— WHAT THE EXERCISE ASKS —
What you return must match the records exactly, with every line included.

— DATA —
◆ ◆ ◆ ◆
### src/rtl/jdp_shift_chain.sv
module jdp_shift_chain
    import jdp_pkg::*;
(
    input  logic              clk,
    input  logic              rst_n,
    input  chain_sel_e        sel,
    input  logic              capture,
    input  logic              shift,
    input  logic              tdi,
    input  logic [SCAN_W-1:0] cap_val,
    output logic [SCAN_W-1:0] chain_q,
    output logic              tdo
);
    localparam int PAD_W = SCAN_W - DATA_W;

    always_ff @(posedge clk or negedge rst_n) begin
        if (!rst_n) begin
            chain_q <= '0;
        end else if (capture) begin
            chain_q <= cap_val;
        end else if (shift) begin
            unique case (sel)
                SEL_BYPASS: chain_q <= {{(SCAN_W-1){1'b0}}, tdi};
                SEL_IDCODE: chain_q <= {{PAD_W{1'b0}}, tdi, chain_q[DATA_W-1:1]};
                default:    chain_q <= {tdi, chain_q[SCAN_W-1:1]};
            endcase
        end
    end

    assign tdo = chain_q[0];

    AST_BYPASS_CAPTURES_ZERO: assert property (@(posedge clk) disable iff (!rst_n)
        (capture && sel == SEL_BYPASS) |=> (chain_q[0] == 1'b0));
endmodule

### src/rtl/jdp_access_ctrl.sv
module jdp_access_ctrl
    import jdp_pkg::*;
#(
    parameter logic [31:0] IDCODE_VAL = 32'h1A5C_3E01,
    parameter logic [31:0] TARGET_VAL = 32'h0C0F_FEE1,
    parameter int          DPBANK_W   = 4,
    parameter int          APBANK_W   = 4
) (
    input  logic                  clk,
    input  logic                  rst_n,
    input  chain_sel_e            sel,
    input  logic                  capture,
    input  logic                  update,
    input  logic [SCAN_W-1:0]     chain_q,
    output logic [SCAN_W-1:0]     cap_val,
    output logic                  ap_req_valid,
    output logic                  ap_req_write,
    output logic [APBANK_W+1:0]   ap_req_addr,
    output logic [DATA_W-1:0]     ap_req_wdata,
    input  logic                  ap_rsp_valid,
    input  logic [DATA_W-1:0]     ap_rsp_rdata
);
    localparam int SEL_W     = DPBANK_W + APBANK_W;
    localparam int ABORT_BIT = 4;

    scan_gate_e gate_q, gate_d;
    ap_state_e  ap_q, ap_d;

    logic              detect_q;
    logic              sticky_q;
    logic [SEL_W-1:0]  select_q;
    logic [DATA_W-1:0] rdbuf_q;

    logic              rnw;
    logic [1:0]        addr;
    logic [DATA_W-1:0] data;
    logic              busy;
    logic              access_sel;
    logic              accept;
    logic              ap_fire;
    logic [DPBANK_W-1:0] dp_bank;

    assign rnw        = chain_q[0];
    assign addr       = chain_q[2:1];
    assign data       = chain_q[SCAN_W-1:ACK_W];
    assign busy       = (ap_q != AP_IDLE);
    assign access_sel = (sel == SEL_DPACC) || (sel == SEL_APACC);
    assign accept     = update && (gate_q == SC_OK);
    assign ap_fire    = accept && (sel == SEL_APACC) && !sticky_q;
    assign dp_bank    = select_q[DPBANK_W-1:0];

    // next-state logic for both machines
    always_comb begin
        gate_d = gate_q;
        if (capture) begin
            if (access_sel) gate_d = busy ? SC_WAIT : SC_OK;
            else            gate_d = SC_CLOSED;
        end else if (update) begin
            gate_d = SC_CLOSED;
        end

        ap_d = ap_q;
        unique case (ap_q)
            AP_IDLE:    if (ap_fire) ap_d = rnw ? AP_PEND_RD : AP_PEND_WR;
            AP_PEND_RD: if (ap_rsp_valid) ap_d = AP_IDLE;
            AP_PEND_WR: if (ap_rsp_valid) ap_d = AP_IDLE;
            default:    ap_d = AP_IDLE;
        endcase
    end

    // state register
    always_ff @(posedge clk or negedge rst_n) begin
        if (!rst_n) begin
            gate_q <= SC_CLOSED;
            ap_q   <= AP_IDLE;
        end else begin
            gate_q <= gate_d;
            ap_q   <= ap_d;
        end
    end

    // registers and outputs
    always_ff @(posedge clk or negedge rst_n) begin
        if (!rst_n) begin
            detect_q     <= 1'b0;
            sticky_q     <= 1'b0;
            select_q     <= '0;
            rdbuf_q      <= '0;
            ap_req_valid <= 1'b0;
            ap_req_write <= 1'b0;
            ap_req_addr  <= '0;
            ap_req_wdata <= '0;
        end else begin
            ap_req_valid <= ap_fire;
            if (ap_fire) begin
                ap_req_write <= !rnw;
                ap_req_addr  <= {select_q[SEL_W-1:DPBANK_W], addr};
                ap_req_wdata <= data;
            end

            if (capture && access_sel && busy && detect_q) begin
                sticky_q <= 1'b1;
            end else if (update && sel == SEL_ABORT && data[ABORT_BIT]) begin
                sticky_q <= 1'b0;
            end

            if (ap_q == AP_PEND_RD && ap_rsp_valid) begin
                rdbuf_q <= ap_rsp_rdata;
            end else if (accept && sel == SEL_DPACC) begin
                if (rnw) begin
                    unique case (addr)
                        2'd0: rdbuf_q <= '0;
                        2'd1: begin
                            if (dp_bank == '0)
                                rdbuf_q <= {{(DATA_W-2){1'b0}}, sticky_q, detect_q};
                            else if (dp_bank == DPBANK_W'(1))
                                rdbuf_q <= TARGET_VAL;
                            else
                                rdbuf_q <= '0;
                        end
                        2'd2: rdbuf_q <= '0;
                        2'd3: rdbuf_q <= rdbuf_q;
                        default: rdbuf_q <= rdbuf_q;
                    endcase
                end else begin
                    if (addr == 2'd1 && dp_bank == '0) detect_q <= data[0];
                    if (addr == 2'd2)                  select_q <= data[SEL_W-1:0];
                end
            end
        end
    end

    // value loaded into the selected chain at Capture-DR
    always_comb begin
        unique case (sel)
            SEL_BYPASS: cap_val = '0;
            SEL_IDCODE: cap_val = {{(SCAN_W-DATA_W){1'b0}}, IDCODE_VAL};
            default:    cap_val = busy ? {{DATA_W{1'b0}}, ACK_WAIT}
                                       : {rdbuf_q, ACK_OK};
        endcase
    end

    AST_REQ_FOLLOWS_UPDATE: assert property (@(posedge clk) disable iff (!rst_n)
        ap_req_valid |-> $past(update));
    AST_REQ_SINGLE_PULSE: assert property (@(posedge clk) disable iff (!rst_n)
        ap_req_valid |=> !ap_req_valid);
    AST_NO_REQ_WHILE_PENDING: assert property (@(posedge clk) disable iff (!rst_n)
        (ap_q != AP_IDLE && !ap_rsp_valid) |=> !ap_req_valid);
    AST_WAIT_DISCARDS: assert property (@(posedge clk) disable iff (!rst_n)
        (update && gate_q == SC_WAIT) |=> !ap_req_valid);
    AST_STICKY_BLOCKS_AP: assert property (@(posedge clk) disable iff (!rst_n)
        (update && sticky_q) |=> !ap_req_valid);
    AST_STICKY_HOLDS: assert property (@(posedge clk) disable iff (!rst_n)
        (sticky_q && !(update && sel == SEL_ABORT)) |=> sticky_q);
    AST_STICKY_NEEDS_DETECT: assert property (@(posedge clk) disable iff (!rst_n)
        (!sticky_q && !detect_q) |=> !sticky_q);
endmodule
◆ ◆ ◆ ◆
— EXERCISE SOLUTION —
### src/rtl/jdp_shift_chain.sv
module jdp_shift_chain
    import jdp_pkg::*;
(
    input  logic              clk,
    input  logic              rst_n,
    input  chain_sel_e        sel,
    input  logic              capture,
    input  logic              shift,
    input  logic              tdi,
    input  logic [SCAN_W-1:0] cap_val,
    output logic [SCAN_W-1:0] chain_q,
    output logic              tdo
);
    localparam int PAD_W = SCAN_W - DATA_W;

    always_ff @(posedge clk or negedge rst_n) begin
        if (!rst_n) begin
            chain_q <= '0;
        end else if (capture) begin
            chain_q <= cap_val;
        end else if (shift) begin
            unique case (sel)
                SEL_BYPASS: chain_q <= {{(SCAN_W-1){1'b0}}, tdi};
                SEL_IDCODE: chain_q <= {{PAD_W{1'b0}}, tdi, chain_q[DATA_W-1:1]};
                default:    chain_q <= {tdi, chain_q[SCAN_W-1:1]};
            endcase
        end
    end

    assign tdo = chain_q[0];

    AST_BYPASS_CAPTURES_ZERO: assert property (@(posedge clk) disable iff (!rst_n)
        (capture && sel == SEL_BYPASS) |=> (chain_q[0] == 1'b0));
endmodule

### src/rtl/jdp_access_ctrl.sv
module jdp_access_ctrl
    import jdp_pkg::*;
#(
    parameter logic [31:0] IDCODE_VAL = 32'h1A5C_3E01,
    parameter logic [31:0] TARGET_VAL = 32'h0C0F_FEE1,
    parameter int          DPBANK_W   = 4,
    parameter int          APBANK_W   = 4
) (
    input  logic                  clk,
    input  logic                  rst_n,
    input  chain_sel_e            sel,
    input  logic                  capture,
    input  logic                  update,
    input  logic [SCAN_W-1:0]     chain_q,
    output logic [SCAN_W-1:0]     cap_val,
    output logic                  ap_req_valid,
    output logic                  ap_req_write,
    output logic [APBANK_W+1:0]   ap_req_addr,
    output logic [DATA_W-1:0]     ap_req_wdata,
    input  logic                  ap_rsp_valid,
    input  logic [DATA_W-1:0]     ap_rsp_rdata
);
    localparam int SEL_W     = DPBANK_W + APBANK_W;
    localparam int ABORT_BIT = 4;

    scan_gate_e gate_q, gate_d;
    ap_state_e  ap_q, ap_d;

    logic              detect_q;
    logic              sticky_q;
    logic [SEL_W-1:0]  select_q;
    logic [DATA_W-1:0] rdbuf_q;

    logic              rnw;
    logic [1:0]        addr;
    logic [DATA_W-1:0] data;
    logic              busy;
    logic              access_sel;
    logic              accept;
    logic              ap_fire;
    logic [DPBANK_W-1:0] dp_bank;

    assign rnw        = chain_q[0];
    assign addr       = chain_q[2:1];
    assign data       = chain_q[SCAN_W-1:ACK_W];
    assign busy       = (ap_q != AP_IDLE);
    assign access_sel = (sel == SEL_DPACC) || (sel == SEL_APACC);
    assign accept     = update && (gate_q == SC_OK);
    assign ap_fire    = accept && (sel == SEL_APACC) && !sticky_q;
    assign dp_bank    = select_q[DPBANK_W-1:0];

    // next-state logic for both machines
    always_comb begin
        gate_d = gate_q;
        if (capture) begin
            if (access_sel) gate_d = busy ? SC_WAIT : SC_OK;
            else            gate_d = SC_CLOSED;
        end else if (update) begin
            gate_d = SC_CLOSED;
        end

        ap_d = ap_q;
        unique case (ap_q)
            AP_IDLE:    if (ap_fire) ap_d = rnw ? AP_PEND_RD : AP_PEND_WR;
            AP_PEND_RD: if (ap_rsp_valid) ap_d = AP_IDLE;
            AP_PEND_WR: if (ap_rsp_valid) ap_d = AP_IDLE;
            default:    ap_d = AP_IDLE;
        endcase
    end

    // state register
    always_ff @(posedge clk or negedge rst_n) begin
        if (!rst_n) begin
            gate_q <= SC_CLOSED;
            ap_q   <= AP_IDLE;
        end else begin
            gate_q <= gate_d;
            ap_q   <= ap_d;
        end
    end

    // registers and outputs
    always_ff @(posedge clk or negedge rst_n) begin
        if (!rst_n) begin
            detect_q     <= 1'b0;
            sticky_q     <= 1'b0;
            select_q     <= '0;
            rdbuf_q      <= '0;
            ap_req_valid <= 1'b0;
            ap_req_write <= 1'b0;
            ap_req_addr  <= '0;
            ap_req_wdata <= '0;
        end else begin
            ap_req_valid <= ap_fire;
            if (ap_fire) begin
                ap_req_write <= !rnw;
                ap_req_addr  <= {select_q[SEL_W-1:DPBANK_W], addr};
                ap_req_wdata <= data;
            end

            if (capture && access_sel && busy && detect_q) begin
                sticky_q <= 1'b1;
            end else if (update && sel == SEL_ABORT && data[ABORT_BIT]) begin
                sticky_q <= 1'b0;
            end

            if (ap_q == AP_PEND_RD && ap_rsp_valid) begin
                rdbuf_q <= ap_rsp_rdata;
            end else if (accept && sel == SEL_DPACC) begin
                if (rnw) begin
                    unique case (addr)
                        2'd0: rdbuf_q <= '0;
                        2'd1: begin
                            if (dp_bank == '0)
                                rdbuf_q <= {{(DATA_W-2){1'b0}}, sticky_q, detect_q};
                            else if (dp_bank == DPBANK_W'(1))
                                rdbuf_q <= TARGET_VAL;
                            else
                                rdbuf_q <= '0;
                        end
                        2'd2: rdbuf_q <= '0;
                        2'd3: rdbuf_q <= rdbuf_q;
                        default: rdbuf_q <= rdbuf_q;
                    endcase
                end else begin
                    if (addr == 2'd1 && dp_bank == '0) detect_q <= data[0];
                    if (addr == 2'd2)                  select_q <= data[SEL_W-1:0];
                end
            end
        end
    end

    // value loaded into the selected chain at Capture-DR
    always_comb begin
        unique case (sel)
            SEL_BYPASS: cap_val = '0;
            SEL_IDCODE: cap_val = {{(SCAN_W-DATA_W){1'b0}}, IDCODE_VAL};
            default:    cap_val = busy ? {{DATA_W{1'b0}}, ACK_WAIT}
                                       : {rdbuf_q, ACK_OK};
        endcase
    end

    AST_REQ_FOLLOWS_UPDATE: assert property (@(posedge clk) disable iff (!rst_n)
        ap_req_valid |-> $past(update));
    AST_REQ_SINGLE_PULSE: assert property (@(posedge clk) disable iff (!rst_n)
        ap_req_valid |=> !ap_req_valid);
    AST_NO_REQ_WHILE_PENDING: assert property (@(posedge clk) disable iff (!rst_n)
        (ap_q != AP_IDLE && !ap_rsp_valid) |=> !ap_req_valid);
    AST_WAIT_DISCARDS: assert property (@(posedge clk) disable iff (!rst_n)
        (update && gate_q == SC_WAIT) |=> !ap_req_valid);
    AST_STICKY_BLOCKS_AP: assert property (@(posedge clk) disable iff (!rst_n)
        (update && sticky_q) |=> !ap_req_valid);
    AST_STICKY_HOLDS: assert property (@(posedge clk) disable iff (!rst_n)
        (sticky_q && !(update && sel == SEL_ABORT)) |=> sticky_q);
    AST_STICKY_NEEDS_DETECT: assert property (@(posedge clk) disable iff (!rst_n)
        (!sticky_q && !detect_q) |=> !sticky_q);
endmodule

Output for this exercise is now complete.